Tumor Xenograft Studies.
Xenografts were generated by injecting NIH-3T3 cells in matrigel in flanks of 8-week old NOD/SCID mice. All animal studies were conducted under the UCSF-approved IACUC protocol, AN107889.
Supplemental material:
This manuscript contains supplemental figures and legends that support the primary figures.
Results:
ROS1 fusion oncoproteins differentially activate the RAS/MAPK pathway
To investigate the potential differential functional properties of differential ROS1 oncoprotein fusions, first we engineered a genetically-controlled isogenic system to express some of the most common forms of ROS1 fusion oncoproteins that are present in patient tumors, including CD74-ROS1, SDC4-ROS1, and SLC34A2-ROS1 (Figure 1A) (23). An in silico topological analysis using an established computational method suggested that each of these fusions were predicted to result in a membrane-anchored cytoplasmic-facing kinase domain (Figure 1B) (28,29). All three ROS1 fusions showed constitutive activation of the kinase in cells, as measured by ROS1 phosphorylation (Figure 1C). While each ROS1 fusion that we tested activated JAK/STAT and IRS1 signaling (measured by STAT3 and IRS1 phosphorylation) to an equivalent degree, the ability of ROS1 fusions to activate the RAS/MAPK pathway (measured by ERK phosphorylation) varied significantly across the different ROS1 fusion proteins tested (Figure 1C). Both SDC4-ROS1 and SLC34A2-ROS1 fusions activated the MAPK pathway. In contrast, the CD74-ROS1 fusion variant studied failed to as substantially induce RAS/MAPK pathway signaling (Figure 1C, S2). To confirm whether this differential activation of the MAPK pathway by different ROS1 fusions was recapitulated in patient-derived NSCLC models, we conducted short-term siRNA-mediated knockdown of ROS1 in ROS1 fusion-positive patient-derived NSCLC cell lines that express the same fusions studied in our isogenic system. We observed that knockdown of SDC4-ROS1 and SLC34A2-ROS1 fusion proteins resulted in suppression of the MAPK pathway, whereas silencing CD74-ROS1 expression did not (Figure 1D–G). These findings corroborate our observations in the isogenic system.
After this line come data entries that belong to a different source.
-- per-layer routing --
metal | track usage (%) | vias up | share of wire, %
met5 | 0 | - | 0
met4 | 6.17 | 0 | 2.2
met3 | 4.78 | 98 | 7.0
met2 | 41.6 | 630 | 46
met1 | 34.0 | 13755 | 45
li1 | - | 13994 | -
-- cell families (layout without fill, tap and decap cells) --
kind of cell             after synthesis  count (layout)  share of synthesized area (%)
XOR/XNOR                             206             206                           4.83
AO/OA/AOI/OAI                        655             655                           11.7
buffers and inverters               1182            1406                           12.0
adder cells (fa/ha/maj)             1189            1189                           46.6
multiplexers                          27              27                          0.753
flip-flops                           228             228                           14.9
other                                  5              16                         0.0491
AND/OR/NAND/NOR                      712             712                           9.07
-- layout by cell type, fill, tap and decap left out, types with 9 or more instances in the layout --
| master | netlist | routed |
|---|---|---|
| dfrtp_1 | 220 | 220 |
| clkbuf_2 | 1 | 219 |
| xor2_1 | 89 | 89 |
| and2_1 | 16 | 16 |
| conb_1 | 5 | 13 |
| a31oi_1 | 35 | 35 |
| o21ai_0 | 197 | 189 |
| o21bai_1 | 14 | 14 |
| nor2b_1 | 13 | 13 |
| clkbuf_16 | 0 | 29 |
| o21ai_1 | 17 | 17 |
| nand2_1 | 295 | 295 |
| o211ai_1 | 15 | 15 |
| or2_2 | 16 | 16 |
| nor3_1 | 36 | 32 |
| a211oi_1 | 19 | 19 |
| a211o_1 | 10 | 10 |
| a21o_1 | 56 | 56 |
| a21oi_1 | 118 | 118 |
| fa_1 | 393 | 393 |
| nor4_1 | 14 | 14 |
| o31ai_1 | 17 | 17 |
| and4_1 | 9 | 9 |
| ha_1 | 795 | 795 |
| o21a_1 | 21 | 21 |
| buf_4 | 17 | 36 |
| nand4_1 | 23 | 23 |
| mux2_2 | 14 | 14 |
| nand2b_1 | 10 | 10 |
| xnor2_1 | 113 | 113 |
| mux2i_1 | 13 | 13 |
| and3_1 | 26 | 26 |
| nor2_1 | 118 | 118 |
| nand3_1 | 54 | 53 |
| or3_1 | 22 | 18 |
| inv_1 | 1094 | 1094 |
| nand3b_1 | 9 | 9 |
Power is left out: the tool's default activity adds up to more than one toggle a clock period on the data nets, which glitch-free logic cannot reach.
===== src/rtl/dds_bb_feeder.sv =====
// Baseband sample source for the DDS up-converter: a stream-fed FIFO whose
// samples are replayed onto bb_data_o at a programmable period.
module dds_bb_feeder #(
  parameter int BB_DATA_WIDTH  = 8,
  parameter int FIFO_AW        = 4,
  parameter int HOLD_WIDTH     = 16,
  parameter int UNDERFLOW_HOLD = 0
) (
  input  logic                     clk_i,
  input  logic                     rst_i,
  input  logic [BB_DATA_WIDTH-1:0] s_data_i,
  input  logic                     s_valid_i,
  output logic                     s_ready_o,
  input  logic                     enable_i,
  input  logic [HOLD_WIDTH-1:0]    hold_cycles_i,
  output logic [BB_DATA_WIDTH-1:0] bb_data_o,
  output logic                     sample_strobe_o,
  output logic [FIFO_AW:0]         fifo_level_o,
  output logic                     underflow_o,
  input  logic                     underflow_clr_i
);

  localparam int DEPTH = 2 ** FIFO_AW;
  localparam logic [FIFO_AW:0] FULL_LEVEL = (FIFO_AW + 1)'(DEPTH);

  typedef enum logic {
    IDLE = 1'b0,
    RUN  = 1'b1
  } state_e;

  logic [BB_DATA_WIDTH-1:0] mem_q [DEPTH];
  logic [FIFO_AW-1:0]       wr_ptr_q, rd_ptr_q;
  logic [FIFO_AW:0]         level_q, level_d;
  state_e                   state_q, state_d;
  logic [HOLD_WIDTH-1:0]    cnt_q, cnt_d;
  logic [BB_DATA_WIDTH-1:0] bb_q, bb_d;
  logic [BB_DATA_WIDTH-1:0] last_q, last_d;
  logic                     strobe_q, strobe_d;
  logic                     uf_q, uf_d;
  logic                     push, pop, empty, boundary;

  // Ready depends only on the registered level, so a same-cycle pop never
  // opens the input; a full FIFO takes its next sample one cycle after the pop.
  assign empty     = (level_q == '0);
  assign s_ready_o = (level_q != FULL_LEVEL) && !rst_i;
  assign push      = s_valid_i && s_ready_o;
  assign boundary  = (state_q == RUN) && enable_i && (cnt_q == '0);
  assign pop       = boundary && !empty;

  always_comb begin
    level_d = level_q;
    case ({push, pop})
      2'b10:   level_d = level_q + 1'b1;
      2'b01:   level_d = level_q - 1'b1;
      default: level_d = level_q;
    endcase
  end

  // NOTE: every signal gets a default at the top of the block, so no path
  // through the case can leave one unassigned and infer a latch.
  always_comb begin
    state_d  = state_q;
    cnt_d    = cnt_q;
    bb_d     = bb_q;
    last_d   = last_q;
    strobe_d = 1'b0;
    uf_d     = uf_q;
    if (underflow_clr_i) uf_d = 1'b0;

    case (state_q)
      IDLE: begin
        cnt_d = '0;
        bb_d  = '0;
        if (enable_i) state_d = RUN;
      end
      RUN: begin
        if (!enable_i) begin
          state_d = IDLE;
          cnt_d   = '0;
          bb_d    = '0;
        end else if (boundary) begin
          cnt_d = hold_cycles_i;
          if (!empty) begin
            bb_d     = mem_q[rd_ptr_q];
            last_d   = mem_q[rd_ptr_q];
            strobe_d = 1'b1;
          end else begin
            // Placed after the clear so a simultaneous set wins.
            uf_d = 1'b1;
            bb_d = (UNDERFLOW_HOLD != 0) ? last_q : '0;
          end
        end else begin
          cnt_d = cnt_q - 1'b1;
        end
      end
      default: state_d = IDLE;
    endcase
  end

  // NOTE: the sample storage has no reset; the pointers and level define
  // which entries are valid, so clearing the array would only cost logic.
  always_ff @(posedge clk_i) begin
    if (push) mem_q[wr_ptr_q] <= s_data_i;
  end

  // NOTE: sequential state uses non-blocking assignments only, so every
  // register samples its pre-edge inputs regardless of statement order.
  always_ff @(posedge clk_i or posedge rst_i) begin
    if (rst_i) begin
      wr_ptr_q <= '0;
      rd_ptr_q <= '0;
      level_q  <= '0;
      state_q  <= IDLE;
      cnt_q    <= '0;
      bb_q     <= '0;
      last_q   <= '0;
      strobe_q <= 1'b0;
      uf_q     <= 1'b0;
    end else begin
      if (push) wr_ptr_q <= wr_ptr_q + 1'b1;
      if (pop)  rd_ptr_q <= rd_ptr_q + 1'b1;
      level_q  <= level_d;
      state_q  <= state_d;
      cnt_q    <= cnt_d;
      bb_q     <= bb_d;
      last_q   <= last_d;
      strobe_q <= strobe_d;
      uf_q     <= uf_d;
    end
  end

  assign bb_data_o       = bb_q;
  assign sample_strobe_o = strobe_q;
  assign fifo_level_o    = level_q;
  assign underflow_o     = uf_q;

endmodule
Figure 1. ROS1 fusion partners dictate differential activation of downstream signaling pathways.
(A) Diagram of the commonly occurring ROS1 fusion oncoproteins, which were studied here. Pink denotes a transmembrane domain. (B) Topological configuration of ROS1 fusions based on CCTOP computational analysis (28). (C) Immunoblot analysis of 293T cells transiently transfected for 48h with GFP, SDC4-ROS1, CD74-ROS1, or SLC34A2-ROS1, with 5h serum starvation. The pROS1 antibody used recognizes Y2274 of the full-length ROS1 protein. (D-G) Immunoblot analysis of patient-derived cell lines expressing (D) SDC4-ROS1, (E) SLC34A2-ROS1, or (F-G) CD74-ROS1 with siRNA-mediated knockdown of ROS1 (55h after transfection). Data shown in (C-G) are representative of ≥ 3 independent experiments.
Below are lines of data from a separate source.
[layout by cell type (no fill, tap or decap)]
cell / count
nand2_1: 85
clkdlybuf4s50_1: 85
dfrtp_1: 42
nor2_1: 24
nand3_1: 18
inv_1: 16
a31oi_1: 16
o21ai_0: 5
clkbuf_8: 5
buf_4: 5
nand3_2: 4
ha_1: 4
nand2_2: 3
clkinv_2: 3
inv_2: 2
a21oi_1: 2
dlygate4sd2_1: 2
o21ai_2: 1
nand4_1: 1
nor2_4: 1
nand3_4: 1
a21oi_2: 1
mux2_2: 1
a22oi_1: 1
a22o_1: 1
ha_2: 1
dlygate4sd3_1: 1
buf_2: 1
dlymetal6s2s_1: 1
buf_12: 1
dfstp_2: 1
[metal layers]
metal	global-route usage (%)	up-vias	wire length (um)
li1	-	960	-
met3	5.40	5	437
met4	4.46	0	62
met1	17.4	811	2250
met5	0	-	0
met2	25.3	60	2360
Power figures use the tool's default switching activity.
File: config.mk
export PLATFORM = sky130hd
export DESIGN_NAME = mem_mirror_wr_buf
export DESIGN_NICKNAME = d
export VERILOG_FILES = /design/src/rtl/cpu_pkg.sv /design/src/rtl/mirror_fifo.sv /design/src/rtl/mem_mirror_wr_buf.sv
export SDC_FILE = /design/constraint.sdc
export NUM_CORES = 1
export LEC_CHECK = 0
export CAP_MARGIN = 10
export CORE_AREA = 2 2 159 161
export DETAILED_ROUTE_END_ITERATION = 7
export DIE_AREA = 0 0 161 163
export HOLD_SLACK_MARGIN = 0.02
export PLACE_DENSITY = 0.74
export SLEW_MARGIN = 20
export SYNTH_ARGS = -nofsm -noshare
export SYNTH_HDL_FRONTEND = slang
export SYNTH_SLANG_ARGS = --single-unit
File: constraint.sdc
create_clock -name clk -period 8.05 [get_ports clk]
set_input_delay 1.61 -clock clk [delete_from_list [all_inputs] [get_ports clk]]
set_output_delay 1.61 -clock clk [all_outputs]
set_load 0.005 [all_outputs]
===== src/rtl/sec_timer.sv =====
// Cycle prescaler plus saturating 6-bit seconds counter.
module sec_timer
  import ghost_pkg::*;
#(
  parameter int unsigned CYCLES_PER_SEC = 25_000_000
) (
  input  logic             clk,
  input  logic             reset,
  input  logic             en,
  input  logic             clr,
  output logic [SEC_W-1:0] secs,
  output logic             sec_tick
);

  localparam int unsigned PRE_W = (CYCLES_PER_SEC > 1) ? $clog2(CYCLES_PER_SEC) : 1;
  localparam logic [PRE_W-1:0] PRE_LAST = PRE_W'(CYCLES_PER_SEC - 1);

  logic [PRE_W-1:0] pre;

  // High on the enabled cycle that completes a second
  assign sec_tick = en && (pre == PRE_LAST);

  // Prescaler and seconds count; clear beats enable
  always_ff @(posedge clk or posedge reset) begin
    if (reset) begin
      pre  <= '0;
      secs <= '0;
    end else if (clr) begin
      pre  <= '0;
      secs <= '0;
    end else if (en) begin
      if (sec_tick) begin
        pre <= '0;
        if (secs != SEC_W'(SEC_MAX)) secs <= secs + SEC_W'(1);
      end else begin
        pre <= pre + PRE_W'(1);
      end
    end
  end

endmodule
**config.mk**
```make
export PLATFORM = sky130hd
export DESIGN_NAME = alu_issue_seq
export DESIGN_NICKNAME = d
export VERILOG_FILES = /design/src/rtl/alu_issue_seq.sv
export SDC_FILE = /design/constraint.sdc
export NUM_CORES = 1
export LEC_CHECK = 0
export CORE_MARGIN = 2
export CORE_UTILIZATION = 62
export DETAILED_ROUTE_END_ITERATION = 8
export PLACE_DENSITY = 0.95
export SLEW_MARGIN = 10
export SYNTH_ARGS = -nofsm -noshare
export SYNTH_HDL_FRONTEND = slang
export SYNTH_SLANG_ARGS = --single-unit
```
**constraint.sdc**
```tcl
create_clock -name clk -period 3.8 [get_ports clk]
set_input_delay 0.57 -clock clk [delete_from_list [all_inputs] [get_ports clk]]
set_output_delay 0.57 -clock clk [all_outputs]
set_load 0.02 [all_outputs]
```
==> src/rtl/bcd_scan_decoder.sv <==
// Time-multiplexed BCD-to-decimal decoder for multi-digit displays.
// All outputs are registered from next-state index/data, so a LOAD or an
// index advance is visible right after the edge that performs it.
module bcd_scan_decoder
    import bcd_pkg::*;
#(
    parameter int DIGITS   = 4,
    parameter int PRESCALE = 4
) (
    input  logic                    i_clk,
    input  logic                    i_rst,
    input  logic                    i_en,
    input  logic                    i_load,
    input  logic [BCD_W*DIGITS-1:0] i_din,
    input  logic                    i_lzb,
    input  logic                    i_clr_err,
    output logic [DIGITS-1:0]       o_sel,
    output logic [DEC_W-1:0]        o_d,
    output logic                    o_invalid,
    output logic                    o_err,
    output logic                    o_frame
);
    localparam int IDX_W = (DIGITS   > 1) ? $clog2(DIGITS)   : 1;
    localparam int CNT_W = (PRESCALE > 1) ? $clog2(PRESCALE) : 1;

    logic [DIGITS-1:0][BCD_W-1:0] r_data;
    logic [CNT_W-1:0]             r_cnt;
    logic [IDX_W-1:0]             r_idx;

    logic [DIGITS-1:0][BCD_W-1:0] w_din;
    logic [DIGITS-1:0][BCD_W-1:0] w_data_nxt;
    logic [CNT_W-1:0]             w_cnt_nxt;
    logic [IDX_W-1:0]             w_idx_nxt;
    logic                         w_wrap;
    logic                         w_load_bad;
    logic [DIGITS:0]              w_zero_up;
    logic [DIGITS-1:0]            w_sel;
    bcd_t                         w_cur;
    logic                         w_blank;
    dec_t                         w_onehot;
    logic                         w_valid;

    assign w_din      = i_din;
    assign w_data_nxt = i_load ? w_din : r_data;

    // Prescaler and scan index next state; wrap marks the frame boundary
    always_comb begin
        w_cnt_nxt = r_cnt;
        w_idx_nxt = r_idx;
        w_wrap    = 1'b0;
        if (i_en) begin
            if (r_cnt == CNT_W'(PRESCALE - 1)) begin
                w_cnt_nxt = '0;
                if (r_idx == IDX_W'(DIGITS - 1)) begin
                    w_idx_nxt = '0;
                    w_wrap    = 1'b1;
                end else begin
                    w_idx_nxt = r_idx + 1'b1;
                end
            end else begin
                w_cnt_nxt = r_cnt + 1'b1;
            end
        end
    end

    // Any digit above 9 in the incoming word flags a load error
    always_comb begin
        w_load_bad = 1'b0;
        for (int i = 0; i < DIGITS; i++)
            if (w_din[i] > BCD_W'(BCD_MAX)) w_load_bad = 1'b1;
    end

    // w_zero_up[i]: digits i..DIGITS-1 of the next-state word are all zero
    always_comb begin
        w_zero_up[DIGITS] = 1'b1;
        for (int i = DIGITS - 1; i >= 0; i--)
            w_zero_up[i] = w_zero_up[i+1] & (w_data_nxt[i] == '0);
    end

    // Select active digit, its blanking state and one-hot select by compare
    always_comb begin
        w_cur   = '0;
        w_blank = 1'b0;
        w_sel   = '0;
        for (int i = 0; i < DIGITS; i++) begin
            if (w_idx_nxt == IDX_W'(i)) begin
                w_sel[i] = 1'b1;
                w_cur    = w_data_nxt[i];
                // Digit 0 always shows so a zero value is never fully dark
                w_blank  = i_lzb && (i != 0) && w_zero_up[i];
            end
        end
    end

    bcd_onehot_dec u_dec (
        .i_code   (w_cur),
        .o_onehot (w_onehot),
        .o_valid  (w_valid)
    );

    // State and registered outputs; reset overrides everything
    always_ff @(posedge i_clk) begin
        if (i_rst) begin
            r_data    <= '0;
            r_cnt     <= '0;
            r_idx     <= '0;
            o_sel     <= '0;
            o_d       <= '0;
            o_invalid <= 1'b0;
            o_err     <= 1'b0;
            o_frame   <= 1'b0;
        end else begin
            r_data    <= w_data_nxt;
            r_cnt     <= w_cnt_nxt;
            r_idx     <= w_idx_nxt;
            o_sel     <= w_sel;
            o_d       <= (w_blank || !w_valid) ? '0 : w_onehot;
            o_invalid <= !w_blank && !w_valid;
            o_frame   <= w_wrap;
            // A new error outranks a simultaneous clear
            o_err     <= (i_load && w_load_bad) || (o_err && !i_clr_err);
        end
    end
endmodule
RAS/MAPK pathway signaling is necessary and sufficient for survival of cells expressing ROS1 fusion oncoproteins that specifically activate RAS/MAPK
Based on these findings, we hypothesized that the MAPK pathway may play a more prominent role in controlling cell survival downstream of ROS1 fusion oncoproteins that we found can better engage this pathway, compared to those that are less capable. Indeed, we found that hyper-activation of the MAPK pathway by expression of a constitutively-active mutant form of MEK (MEK-DD) was sufficient to rescue cells expressing SDC4-ROS1 and SLC34A2-ROS1 fusions (which activate MAPK), but not the CD74-ROS1 fusion variant (that does not substantially activate MAPK), from ROS1 inhibitor (crizotinib) sensitivity (Figure 2A–C, S3). In contrast, hyper-activation of JAK/STAT signaling by expression of a constitutively-active mutant form of STAT3 (CA-STAT3) was unable to rescue cells from crizotinib sensitivity across all ROS1 fusion oncoproteins tested, suggesting a less prominent role for JAK/STAT signaling in regulating cell survival during ROS1 inhibitor treatment in these systems (Figure S4). The collective data suggest that IRS1 or STAT3 signaling could contribute to ROS1-fusion driven NSCLC oncogenesis, while STAT3 activation appears to be less potent at driving ROS1 inhibitor resistance in models of tumor maintenance (i.e. models established from NSCLC patients).
Figure 2. MAPK pathway signaling is necessary and sufficient for survival of SDC4-ROS1-positive and SLC34A2-ROS1-positive lines, but not a CD74-ROS1 positive line.
(A-C) Crystal violet quantification of ROS1 fusion-positive patient-derived cell lines (A) HCC78, (B) CUTO-2 and (C) CUTO-23, expressing empty vector or constitutively active MEK-DD, treated with DMSO or a dose-response of the ROS1 inhibitor crizotinib for 6 days. (D) Crystal violet quantification of HCC78 (SLC34A2-ROS1), CUTO-2 (SDC4-ROS1), CUTO-23 (CD74-ROS1), and CUTO-33 (CD74-ROS1) cell lines treated with DMSO or a dose-response of the SHP2 inhibitor RMC-4550 for 6 days. (E) Half-maximal inhibitory concentration (IC50) determination for the SHP2 inhibitor RMC-4550 in the indicated ROS1 patient-derived cell lines based on crystal violet quantification of the experiment in (D). Data represent three independent experiments. Data represented as mean +/− s.e.m.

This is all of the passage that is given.